Museum Block
The terrain sits on a pedestal. Like a geological specimen in a glass case.
What It Is
The museum block is a solid rectangular base beneath the terrain. Think of it as a display pedestal in a natural history museum — the terrain is the specimen, the block is the stand.
It extends from Y=0 (the terrain floor) downward to a configurable depth. The top surface is flush with the terrain's base elevation. The sides are smooth, dark-colored walls that frame the terrain like a cross-section of earth.
Why It Matters
Without the museum block, you'd see the underside of the terrain mesh — a jagged mess of triangles dangling in space. The block gives the terrain a finished, contained appearance. It's the difference between a raw mesh dump and a presentation-ready asset.
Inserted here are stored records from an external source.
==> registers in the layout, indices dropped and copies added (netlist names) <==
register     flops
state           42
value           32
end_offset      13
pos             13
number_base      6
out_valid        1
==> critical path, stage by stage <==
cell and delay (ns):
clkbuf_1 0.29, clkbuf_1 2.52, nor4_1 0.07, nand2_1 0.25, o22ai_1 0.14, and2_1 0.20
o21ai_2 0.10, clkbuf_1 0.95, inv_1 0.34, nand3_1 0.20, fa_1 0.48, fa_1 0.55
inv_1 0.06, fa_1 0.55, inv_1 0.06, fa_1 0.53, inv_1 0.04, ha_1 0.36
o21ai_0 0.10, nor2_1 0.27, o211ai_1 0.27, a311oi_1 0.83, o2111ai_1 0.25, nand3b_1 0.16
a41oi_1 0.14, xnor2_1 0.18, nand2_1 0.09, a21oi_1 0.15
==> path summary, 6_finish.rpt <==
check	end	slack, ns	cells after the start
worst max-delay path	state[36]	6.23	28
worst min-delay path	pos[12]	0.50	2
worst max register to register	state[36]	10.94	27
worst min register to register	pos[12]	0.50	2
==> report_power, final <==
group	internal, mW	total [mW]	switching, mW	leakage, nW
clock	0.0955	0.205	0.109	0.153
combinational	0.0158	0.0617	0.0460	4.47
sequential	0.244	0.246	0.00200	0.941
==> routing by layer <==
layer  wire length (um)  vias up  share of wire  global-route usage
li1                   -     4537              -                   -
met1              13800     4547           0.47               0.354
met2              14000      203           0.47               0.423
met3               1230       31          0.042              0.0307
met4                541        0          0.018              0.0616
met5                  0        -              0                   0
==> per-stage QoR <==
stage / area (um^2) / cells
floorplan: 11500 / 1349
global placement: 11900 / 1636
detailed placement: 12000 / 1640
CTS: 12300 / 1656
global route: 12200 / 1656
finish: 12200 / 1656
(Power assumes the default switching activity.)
## config.mk

```make
export PLATFORM = sky130hd
export DESIGN_NAME = dqtu_isqrt
export DESIGN_NICKNAME = d
export VERILOG_FILES = /design/src/sv/dqtu_pkg.sv /design/src/sv/dqtu_isqrt.sv
export SDC_FILE = /design/constraint.sdc
export NUM_CORES = 1
export LEC_CHECK = 0
export ABC_AREA = 0
export BUFFER_PORTS_ARGS = -buffer_cell sky130_fd_sc_hd__buf_2
export CAP_MARGIN = 40
export CORE_MARGIN = 3
export CORE_UTILIZATION = 64
export DETAILED_ROUTE_END_ITERATION = 16
export PLACE_DENSITY_LB_ADDON = 0.3
export SYNTH_ARGS = -nofsm -noshare
export SYNTH_HDL_FRONTEND = slang
export SYNTH_SLANG_ARGS = --single-unit
```

## constraint.sdc

```tcl
create_clock -name clk -period 4.95 [get_ports clk]
set_input_delay 0.7425 -clock clk [delete_from_list [all_inputs] [get_ports clk]]
set_output_delay 0.7425 -clock clk [all_outputs]
set_load 0.01 [all_outputs]
```

## src/sv/dqtu_pkg.sv

```systemverilog
package dqtu_pkg;

  localparam int GRID_WIDTH  = 16;
  localparam int GRID_HEIGHT = 16;
  localparam int TABLE_DEPTH = GRID_WIDTH * GRID_HEIGHT * 4;
  localparam int IDX_W       = $clog2(TABLE_DEPTH);

  typedef logic [IDX_W-1:0] idx_t;

  localparam idx_t IDX_LAST = idx_t'(TABLE_DEPTH - 1);

  // operation kinds
  localparam logic [1:0] KIND_CHOOSE = 2'd0;
  localparam logic [1:0] KIND_REAL   = 2'd1;
  localparam logic [1:0] KIND_REPLAY = 2'd2;

  // register indexes
  localparam logic [2:0] CFG_LEARN_RATE   = 3'd0;
  localparam logic [2:0] CFG_DISCOUNT     = 3'd1;
  localparam logic [2:0] CFG_BONUS_WEIGHT = 3'd2;
  localparam logic [2:0] CFG_EXPLORE_THR  = 3'd3;
  localparam logic [2:0] CFG_ROW_WIDTH    = 3'd4;
  localparam logic [2:0] CFG_BONUS_ENABLE = 3'd5;

  typedef struct packed {
    logic [1:0]         kind;
    logic [3:0]         pos_x;
    logic [3:0]         pos_y;
    logic [1:0]         move;
    logic signed [31:0] reward_in;
    logic [3:0]         dest_x;
    logic [3:0]         dest_y;
    logic [16:0]        draw;
    logic [1:0]         random_move;
  } in_t;

  typedef struct packed {
    logic [1:0]         chosen_move;
    logic signed [31:0] q_after;
    logic               updated;
  } out_t;

  typedef struct packed {
    logic [7:0]         dest;
    logic signed [31:0] reward;
    logic               seen;
    logic [31:0]        stamp;
  } model_t;

  typedef struct packed {
    idx_t               q_raddr;
    logic               q_we;
    idx_t               q_waddr;
    logic signed [31:0] q_wdata;
    idx_t               m_raddr;
    logic               m_we;
    idx_t               m_waddr;
    model_t             m_wdata;
  } mem_req_t;

  function automatic idx_t cell_index(logic [3:0] x, logic [3:0] y, logic [4:0] rw,
                                      logic [1:0] a);
    logic [9:0]  lin_pos;
    logic [11:0] raw;
    lin_pos = {6'b0, y} * {5'b0, rw} + {6'b0, x};
    raw     = {lin_pos, a};
    return idx_t'(raw % TABLE_DEPTH);
  endfunction

  function automatic logic signed [31:0] sat32(logic signed [39:0] v);
    if (v > 40'sh007FFFFFFF) begin
      return 32'sh7FFFFFFF;
    end else if (v < -40'sh0080000000) begin
      return -32'sh80000000;
    end
    return v[31:0];
  endfunction

endpackage

```

## src/sv/dqtu_isqrt.sv

```systemverilog
module dqtu_isqrt
  import dqtu_pkg::*;
(
  input  logic        clk,
  input  logic        rst,
  input  logic        start,
  input  logic [31:0] operand,
  output logic        done,
  output logic [31:0] root
);

  // floor(sqrt(operand * 2^32)), one result bit per cycle
  logic        active;
  logic [4:0]  cnt;
  logic [63:0] rad;
  logic [33:0] rem;
  logic [35:0] rem_t;
  logic [35:0] trial;
  logic        ge;

  assign rem_t = {rem, rad[63:62]};
  assign trial = {2'b0, root, 2'b01};
  assign ge    = rem_t >= trial;

  always_ff @(posedge clk) begin
    if (rst) begin
      active <= 1'b0;
      done   <= 1'b0;
      cnt    <= '0;
    end else begin
      done <= active && (cnt == 5'd31);
      if (start) begin
        active <= 1'b1;
        cnt    <= '0;
      end else if (active) begin
        cnt <= cnt + 5'd1;
        if (cnt == 5'd31) begin
          active <= 1'b0;
        end
      end
    end
  end

  always_ff @(posedge clk) begin
    if (start) begin
      rad  <= {operand, 32'b0};
      rem  <= '0;
      root <= '0;
    end else if (active) begin
      rad  <= {rad[61:0], 2'b00};
      rem  <= ge ? 34'(rem_t - trial) : rem_t[33:0];
      root <= {root[30:0], ge};
    end
  end

endmodule

```

-- Word-level counts from Yosys, hierarchy flattened
Cells that the tools add are included.
- output and inout bits: 33
- input bits: 35
- flip-flop bits (word level): 105
- logic and storage cells: 19
- multiplexer cells: 6
- order comparisons: 1
- add/subtract/negate cells: 2
- equality and inequality tests: 1
- reductions and logical operators: 3
- operators with widths (kind ; number):
    64-bit 2-to-1 mux ; 2
    36-bit by 34-bit greater-or-equal comparator with 1-bit output ; 1
    34-bit 2-to-1 mux ; 1
    34-bit subtractor ; 1
    5-bit by 1-bit adder with 5-bit output (second input constant) ; 1
    5-bit equality test (second input constant) ; 1
    1-bit 2-to-1 mux ; 3
    2-bit nonzero test ; 1
    2-bit OR reduction ; 1
    1-bit logical AND ; 1

-- Longest topological paths before layout
Gate-level depths: netlist of the first run.
- depth after elaboration: 4
- mapped depth: 14
- gate-level depth less buffers: 11

-- Least setup slack after synthesis of the first run
Ideal clock, no wire load.
- kind: flip-flop to flip-flop
- from: register root[13]
- to: register rem[29]
- required time: 4.819 ns
- setup time: 0.131 ns
- setup slack: 2.242 ns
- clock period less this slack: 2.708 ns
- arrival: 2.577 ns
- path buffers: 1
- cell stages (with the launch flop): 13
- path through: dfxtp_1 inv_1 ha_1 buf_2 a21oi_2 o211ai_1 nand2_1 a21boi_1 or3_1 a2111o_1 a31oi_1 xor2_1 o22ai_1
- cells in the longest elaborated chain, start to end: 2
- elaborated cells on any way between the ends: 3
- classes of those cells: 1 x add/sub; 1 x order compare; 1 x mux
- ends and longest elaborated chain (element ; RTL line ; RTL):
    from (decl) ; dqtu_isqrt.sv:9 ; output logic [31:0] root
    from (signal assigned) ; dqtu_isqrt.sv:52 ; root <= {root[30:0], ge};
    34-bit subtractor or 36-bit by 34-bit greater-or-equal comparator with 1-bit output (tied branches) ; dqtu_isqrt.sv:51, dqtu_isqrt.sv:23 ;
    34-bit 2-to-1 mux * ; dqtu_isqrt.sv:51 ; rem <= ge ? 34'(rem_t - trial) : rem_t[33:0];
    to (signal assigned) ; dqtu_isqrt.sv:51 ;
    to (decl) ; dqtu_isqrt.sv:16 ; logic [33:0] rem;
Mark *: on every way between the ends. The rest lies on a longest branch, timed or not.
A chain may end at the register's enable or synchronous reset.

-- Worst setup path in the final report of the first run
- from: register root[9]
- to: register rem[4]
- cells in the longest elaborated chain, start to end: 2
- ends and longest elaborated chain (element ; RTL line ; RTL):
    36-bit by 34-bit greater-or-equal comparator with 1-bit output ; dqtu_isqrt.sv:23 ; assign ge = rem_t >= trial;
    34-bit 2-to-1 mux ; dqtu_isqrt.sv:51 ;
Every way passes these cells.

==> results.py, run 1 <==
metrics = {
    "run_status": {
        "status": "complete, no violations",
    },
    "global_routing": {
        "busiest_layer": "met2",
        "grt_max_degree": 79,
        "use_met3_pct": 4.82,
        "grt_pass1_vias": 4990,
        "grt_remaining_overflow": 0,
        "antenna_found_initial": 0,
        "grt_pass1_wl_um": 23600,
        "grt_use_total_pct": 26.3,
        "use_met1_pct": 33.2,
        "grtUsageMet2_pct": 45.0,
    },
    "floorplan": {
        "core_area_sq_mm": 0.00937,
        "die_y_um": 105,
        "fp.dieArea_sq_mm": 0.0110,
        "die_w_um": 105,
        "initial_core_util_pct": 66.5,
        "row_count": 35,
        "io_pins": 68,
    },
    "logic_synthesis": {
        "syn_inst": 668,
        "synthArstFlopShare_pct": 0,
        "syn_area_sq_mm": 0.00623,
        "yosysUniqueCellTypes": 67,
        "synth_top_area_share_pct": 23.4,
        "syn-num-nets": 739,
        "synth_seq_area_share_pct": 38.9,
        "ys.warnings.count": 0,
        "synth_edf_count": 32,
        "yosys.area.top_type": "dfxtp_1",
        "yosysMostFrequentCell": "nor2_1",
        "avgSynthCellArea_sq_um": 9.33,
        "synth_area_leaders": "dfxtp_1 23%, edfxtp_1 15%, mux2i_1 8.2%",
        "netlist_top_cells_count": "81 x nor2_1, 73 x dfxtp_1, 51 x mux2i_1",
        "synth_ff_type": "dfxtp_1",
        "synth-seq-cells": 105,
    },
    "clock_network": {
        "worstSkewPairLatency_ns": 0.38,
        "post_cts.repair.setup_buffers": 0,
        "cts_buffer_depth": 2,
        "cts_buffers": 9,
        "cts-htree-levels": 3,
        "cts.clk_slew.worst_paths_ns": 0.11,
        "cts_tree": "yes",
        "cts_sinks": 105,
        "ctsRootBufferMaster": "clkbuf_8",
        "ctsHoldBuffers": 0,
        "ctsResizeCount": 0,
    },
    "detailed_routing": {
        "viasPerCell": 5.98,
        "drtIter0Drc": 309,
        "routed_wl_um": 14100,
        "wl_per_cell_um": 16.6,
        "remaining_drc_errors": 0,
        "vias": 5079,
        "first_pass_iters": 5,
        "ant_nets": 0,
    },
    "sta": {
        "slew_headroom_pct": 41.7,
        "min_period_ns": 3.51,
        "drv_slew": 0,
        "finalCritPeriodShare_pct": 70.9,
        "tightest_slew_ns": 0.874,
        "setup_violations": 0,
        "totalNegativeSetupSlack_ns": 0,
        "holdWs_ns": 0.498,
        "skew_ns": 0.00973,
        "rsz0062_at_grt": "no",
        "fmax_mhz": 285,
        "hold_viol": 0,
    },
    "cells_and_area": {
        "fillers": 758,
        "syn2layout_area_growth_pct": 9.44,
        "final_layout_size_suffix_gt1_share_pct": 18.2,
        "seq_area_sq_mm": 0.00243,
        "antennaDiodeCount": 0,
        "nets": 786,
        "multi_input_area_sq_mm": 0.00346,
    },
    "pwr": {
        "leakagePower_nw": 2.88,
        "ir_drop_v": 0.000304,
        "powerDensity_mw_per_mm2": 522,
    },
    "critical_path": {
        "cp.required_ns": 5.19,
        "arrival_ns": 3.75,
        "critPathKind": "reg2reg",
        "crit_fanout": 19,
        "crit_path_start_kind": "flop",
        "end_kind": "flop",
    },
    "job": {
        "drv_cap": 0,
    },
    "placed_design": {
        "gp_congestion": 0.872,
        "io_buffers": 67,
        "place_hpwl_um": 10200,
    },
    "hold_path": {
        "worst_hold_path_type": "reg2reg",
    },
}
==> cell usage in the layout (no fill, tap or decap), types with 4 or more instances in the layout <==
| cell type | count |
|---|---|
| nor2_1 | 81 |
| dfxtp_1 | 72 |
| buf_2 | 66 |
| mux2i_1 | 51 |
| inv_1 | 45 |
| nand2_1 | 41 |
| ha_1 | 36 |
| a21oi_1 | 34 |
| edfxtp_1 | 32 |
| mux2_2 | 30 |
| xnor2_1 | 18 |
| a211oi_1 | 18 |
| o21ai_0 | 17 |
| nor3_1 | 15 |
| xor2_1 | 13 |
| a311oi_1 | 11 |
| nand3_1 | 10 |
| a21o_1 | 9 |
| clkbuf_8 | 9 |
| nand2b_1 | 8 |
| a31oi_1 | 7 |
| o211ai_1 | 6 |
| nor2b_1 | 5 |
| and3_1 | 4 |
| o22ai_1 | 4 |
| o21bai_1 | 4 |
| o21a_1 | 4 |
| and2_1 | 4 |
| nand4_1 | 4 |
| buf_4 | 4 |
==> stage by stage <==
stage | power, mW | setup slack, ns | area [sq um] | cells | util [%]
final | 3.56 | 1.44 | 6820 | 849 | 72.8
after global routing | 3.82 | 1.19 | 6820 | 849 | 72.8
after CTS | 3.55 | 1.43 | 6820 | 849 | 72.8
after detailed placement | 3.03 | 1.45 | 6640 | 833 | 70.8
after global placement | 2.96 | 1.55 | 6580 | 831 | 70.2
after floorplan | 2.73 | 2.24 | 6230 | 668 | -
==> state kept, by name, summed over array words and instances (netlist names) <==
name,flops
rem,34
rad,32
root,32
cnt,5
active,1
done,1
==> final timing paths <==
kind	from	endpoint	slack, ns	cells past startpoint
worst max-delay path	root[9]	rem[4]	1.44	12
worst min-delay path	rem[33]	rem[33]	0.50	2
worst max register to register	root[9]	rem[4]	1.44	12
worst min register to register	rem[33]	rem[33]	0.50	2
==> power breakdown <==
part           leakage, nW  internal, mW  switching, mW
Clock               0.0936         0.193          0.325
Sequential           0.919         0.998         0.0924
Combinational         1.87         0.819           1.14
Total                 2.88          2.01           1.55
==> layout make-up <==
type / instances / share of cell area (%)
repair buffers: 72 / 6.09
clock buffers: 9 / 1.82
flip-flops and latches: 105 / 35.6
well taps: 129 / 2.37
clock inverters: 7 / 0.899
inverters: 45 / 2.48
multi-input cells: 482 / 50.8
==> cell families (layout without fill, tap and decap cells) <==
kind of cell             count (synthesis)  count (layout)  share of synthesized area (%)
AND/OR/NAND/NOR                        189             189                           14.1
AO/OA/AOI/OAI                          145             145                           16.3
flip-flops                             105             105                           38.9
multiplexers                            81              81                           13.6
buffers and inverters                   81             133                           5.56
adder cells (fa/ha/maj)                 36              36                           7.23
XOR/XNOR                                31              31                           4.36
==> layer usage <==
metal | up-vias | wire, um
met5 | - | 0
met4 | 0 | 272
met3 | 26 | 738
met2 | 165 | 6840
met1 | 2395 | 6200
li1 | 2493 | -
==> critical path: stages (launching register included) <==
cell and delay (ns):
dfxtp_1 0.39, inv_1 0.08, ha_1 0.41, nand3_2 0.18
a211o_1 0.30, a31o_1 0.26, nand4_2 0.12, nand2_2 0.09
a21oi_4 0.17, o31a_1 0.61, buf_4 0.42, mux2i_1 0.24
a211oi_1 0.09
Power figures use the tool's default switching activity.
==> run 2: changes to the inputs <==
ABC_AREA = 1   (was 0)
CORE_UTILIZATION = 54   (was 64)
clock period = 2.85 ns   (was 4.95 ns; I/O delays follow)
==> results.py, run 2 <==
metrics = {
    "run_status": {
        "status": "complete, no violations",
    },
    "critical_path": {
        "arrival_ns": 2.87,
        "cp.required_ns": 3.16,
        "slowest_stage": "dfxtp_1",
        "path_cells": "inv_1 -> ha_1 -> nand2_1 -> nor2_4 -> nand2_1 -> nor2_1 -> nand2_1 -> a21oi_1 -> nor2_2 -> nand2_4 -> buf_4 -> nand3_1 -> nand3_1 -> nand2_1 -> inv_1",
        "crit_fanout": 26,
        "end_kind": "flop",
        "rr_endpoint": "rem[3]",
        "reg2reg_setup_slack_ns": 0.29,
        "critPathKind": "reg2reg",
        "r2r_cells": 15,
        "crit_path_start_kind": "flop",
        "crit_family": "simple AND/OR/NAND/NOR gates",
        "cp.buffers_inverters": 3,
        "worstReg2RegStart": "root[9]",
        "crit_top_cell": "nand2_1",
        "slowest_delay_ns": 0.36,
    },
    "global_routing": {
        "grt_pass1_vias": 6033,
        "grt_remaining_overflow": 0,
        "grt_max_degree": 39,
        "antenna_found_initial": 0,
        "grt_pass1_wl_um": 29400,
        "grt_use_total_pct": 26.0,
    },
    "detailed_routing": {
        "routed_wl_um": 17800,
        "remaining_drc_errors": 0,
        "first_pass_iters": 4,
        "drtIter0Drc": 470,
        "viasPerCell": 5.19,
        "vias": 6513,
        "ant_nets": 0,
        "wl_per_cell_um": 14.1,
    },
    "logic_synthesis": {
        "synth_top_area_share_pct": 21.6,
        "synth_seq_area_share_pct": 35.9,
        "synthArstFlopShare_pct": 0,
        "yosys.area.top_type": "dfxtp_1",
        "netlist_top_cells_count": "376 x nand2_1, 156 x inv_1, 74 x nor2_1",
        "syn_area_sq_mm": 0.00675,
        "yosysMostFrequentCell": "nand2_1",
        "syn-num-nets": 1094,
        "ys.warnings.count": 0,
        "synth-seq-cells": 105,
        "syn_inst": 1023,
        "yosysUniqueCellTypes": 36,
        "synth_ff_type": "dfxtp_1",
        "synth_edf_count": 32,
        "avgSynthCellArea_sq_um": 6.60,
        "synth_area_leaders": "dfxtp_1 22%, nand2_1 21%, edfxtp_1 14%",
    },
    "sta": {
        "tightest_slew_ns": 0.588,
        "skew_ns": 0.0144,
        "fmax_mhz": 391,
        "drv_slew": 0,
        "setup_violations": 0,
        "slew_headroom_pct": 60.7,
        "min_period_ns": 2.56,
        "hold_viol": 0,
        "finalCritPeriodShare_pct": 89.8,
        "rsz0062_at_grt": "no",
        "totalNegativeSetupSlack_ns": 0,
    },
    "clock_network": {
        "cts_buffers": 9,
        "worstSkewPairLatency_ns": 0.37,
        "cts_tree": "yes",
        "cts-htree-levels": 3,
        "ctsHoldBuffers": 0,
        "cts.clk_slew.worst_paths_ns": 0.08,
        "cts_sinks": 105,
        "cts_buffer_depth": 2,
        "post_cts.repair.setup_buffers": 0,
        "ctsResizeCount": 0,
        "ctsRootBufferMaster": "clkbuf_16",
    },
    "floorplan": {
        "fp.dieArea_sq_mm": 0.0139,
        "initial_core_util_pct": 55.7,
        "row_count": 40,
        "core_area_sq_mm": 0.0121,
        "io_pins": 68,
        "die_y_um": 118,
        "die_w_um": 118,
    },
    "cells_and_area": {
        "layout_commonest_cell": "nand2_1",
        "largest_register_ffs": 34,
        "fillers": 1191,
        "final_area_sq_mm": 0.00755,
        "final_layout_size_suffix_gt1_share_pct": 10.3,
        "final_cell_mix": "376 x nand2_1, 155 x inv_1, 74 x nor2_1",
        "antennaDiodeCount": 0,
        "largestRegisters": "rem: 34 flops, rad: 32 flops, root: 32 flops",
        "largest_register": "rem",
        "nets": 1154,
        "syn2layout_area_growth_pct": 11.8,
    },
    "hold_path": {
        "worst_hold_path_type": "in2reg",
        "whs_path_depth": 2,
        "worstHoldStart": "rst",
        "min_to": "done",
    },
    "placed_design": {
        "place_hpwl_um": 13300,
        "placed_area_sq_mm": 0.00725,
        "io_buffers": 67,
        "gp_congestion": 1.02,
    },
    "job": {
        "drv_cap": 0,
    },
}
[run 2: changes by cell type after synthesis, sizes merged, moves of 8 or more]
cell and delta:
nand2 +336, inv +113, nand3 +62, mux2i -51, mux2 -30, o22ai +27
nand4 +24, a211oi -17, xnor2 -15, a311oi -11, nand2b -8, nor3 -8
[run 2: per-stage QoR]
step | hold WS, ns | cells | setup slack, ns | util (%)
after global placement | 0.441 | 1240 | 0.405 | 59.9
after global routing | 0.248 | 1256 | 0.0664 | 62.3
final | 0.247 | 1256 | 0.290 | 62.3
after detailed placement | 0.457 | 1240 | 0.358 | 59.9
after floorplan | 0.427 | 1023 | 0.737 | -
after CTS | 0.241 | 1256 | 0.329 | 62.3
[run 2: area by class of cell]
cell class / instances / area, sq um / share of cell area (%)
Inverter: 158 / 593 / 7.86
Tap cell: 168 / 210 / 2.78
Clock inverter: 7 / 72.6 / 0.961
Timing Repair Buffer: 81 / 440 / 5.83
Multi-Input combinational cell: 728 / 3580 / 47.5
Sequential cell: 105 / 2420 / 32.1
Clock buffer: 9 / 225 / 2.98
[run 2: cell families (layout without fill, tap and decap cells)]
group | Yosys count | in the layout | synth area share [%]
buffers and inverters | 190 | 255 | 11.0
flip-flops | 105 | 105 | 35.9
adder cells (fa/ha/maj) | 36 | 36 | 6.67
XOR/XNOR | 15 | 15 | 1.95
AO/OA/AOI/OAI | 99 | 99 | 8.60
AND/OR/NAND/NOR | 578 | 578 | 35.9
[run 2: worst max path at each step]
stage / from / end / slack, ns / cells past startpoint
5_1_grt: root[9] / rem[3] / 0.07 / 15
3_3_place_gp: root[8] / rem[9] / 0.41 / 15
6_report: root[9] / rem[3] / 0.29 / 15
2_1_floorplan: start / rad[32] / 0.74 / 3
4_1_cts: root[9] / rem[3] / 0.33 / 15
3_5_place_dp: root[9] / rem[9] / 0.36 / 15
[run 2: routing by layer]
metal | GRT usage (%) | vias up | part of all wire, %
li1 | - | 3395 | -
met1 | 35.8 | 2901 | 46
met2 | 41.4 | 185 | 45
met3 | 4.28 | 32 | 6.5
met4 | 9.38 | 0 | 2.5
met5 | 0 | - | 0
Power of run 2 is left out: the tool's default activity adds up to more than one toggle a clock period on the data nets, which glitch-free logic cannot reach.
### config.mk
export PLATFORM = sky130hd
export DESIGN_NAME = horner_string_hash_mod
export DESIGN_NICKNAME = d
export VERILOG_FILES = /design/src/hw/rtl/hshm_pkg.sv /design/src/hw/rtl/horner_string_hash_mod.sv
export VERILOG_INCLUDE_DIRS = /design/src /design/src/hw/rtl
export SDC_FILE = /design/constraint.sdc
export NUM_CORES = 1
export LEC_CHECK = 0
export BUFFER_PORTS_ARGS = -buffer_cell sky130_fd_sc_hd__buf_2
export CELL_PAD_IN_SITES_DETAIL_PLACEMENT = 1
export CELL_PAD_IN_SITES_GLOBAL_PLACEMENT = 1
export CORE_ASPECT_RATIO = 1.25
export CORE_MARGIN = 2
export CORE_UTILIZATION = 30
export DETAILED_ROUTE_END_ITERATION = 8
export GPL_TIMING_DRIVEN = 0
export PLACE_DENSITY = 0.67
export SETUP_SLACK_MARGIN = 0.2
export SLEW_MARGIN = 10
export SYNTH_ARGS = -nofsm -noshare
export SYNTH_HDL_FRONTEND = slang
export SYNTH_SLANG_ARGS = --single-unit
### constraint.sdc
create_clock -name clk -period 6.4 [get_ports clk]
set_input_delay 0.32 -clock clk [delete_from_list [all_inputs] [get_ports clk]]
set_output_delay 0.32 -clock clk [all_outputs]
set_load 0.005 [all_outputs]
The block also defines the height floor. All terrain operations (generation, erosion, sculpting) clamp at Y=0 to prevent geometry from punching through the base. The museum block is the visual and logical boundary of the terrain volume.
Controls
| Control | What It Does |
|---|---|
| Show Museum Block | Toggle the block on/off |
| Block Depth | How far the block extends below the terrain (default: 50 units) |
| Block Color | Surface color of the block walls (default: dark charcoal) |
Museum Block + Water
When the water system is enabled, the glass aquarium walls sit inside the museum block. The water's glass box is inset slightly from the block walls to prevent z-fighting. The steel rim wraps just outside the block at the waterline, framing the entire assembly.
The result is a layered presentation: dark stone base, glass water block, reflective water surface, steel reinforcement rim, and the terrain rising out of it all. Like a geological diorama in an aquarium.